--- Work instruction ---
Filter the entries for the string "constraint". Copy each line that has it.

--- Records for the task ---
### flow/run.sh
#!/bin/bash
# the make line also repeats each setting of config.mk as NAME=value (left out here)
make -C /OpenROAD-flow-scripts/flow DESIGN_CONFIG=/design/flow/config.mk WORK_HOME=/design/flow/orfs CLKGATE_MAP_FILE= finish
### flow/config.mk
export PLATFORM = sky130hd
export DESIGN_NAME = aoc_solver_top
export DESIGN_NICKNAME = aoc_solver_top
export VERILOG_FILES = /design/flow/design.v
export SDC_FILE = /design/flow/constraint.sdc
export NUM_CORES = 4
export LEC_CHECK = 0
export ABC_AREA = 1
export CAP_MARGIN = 5
export CELL_PAD_IN_SITES_DETAIL_PLACEMENT = 2
export CELL_PAD_IN_SITES_GLOBAL_PLACEMENT = 0
export CORE_ASPECT_RATIO = 0.5
export CORE_MARGIN = 10
export CORE_UTILIZATION = 26
export MIN_ROUTING_LAYER = met2
export PLACE_DENSITY_LB_ADDON = 0.03
export SETUP_SLACK_MARGIN = -0.2
export SLEW_MARGIN = 20
export TNS_END_PERCENT = 15
### flow/constraint.sdc
create_clock -name core_clock -period 5.0 [get_ports {clock}]
set_input_delay 1.0000 -clock core_clock [delete_from_list [all_inputs] [get_ports {clock}]]
set_output_delay 1.0000 -clock core_clock [all_outputs]
set_load 0.01 [all_outputs]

--- Result of this task ---
export SDC_FILE = /design/flow/constraint.sdc
### flow/constraint.sdc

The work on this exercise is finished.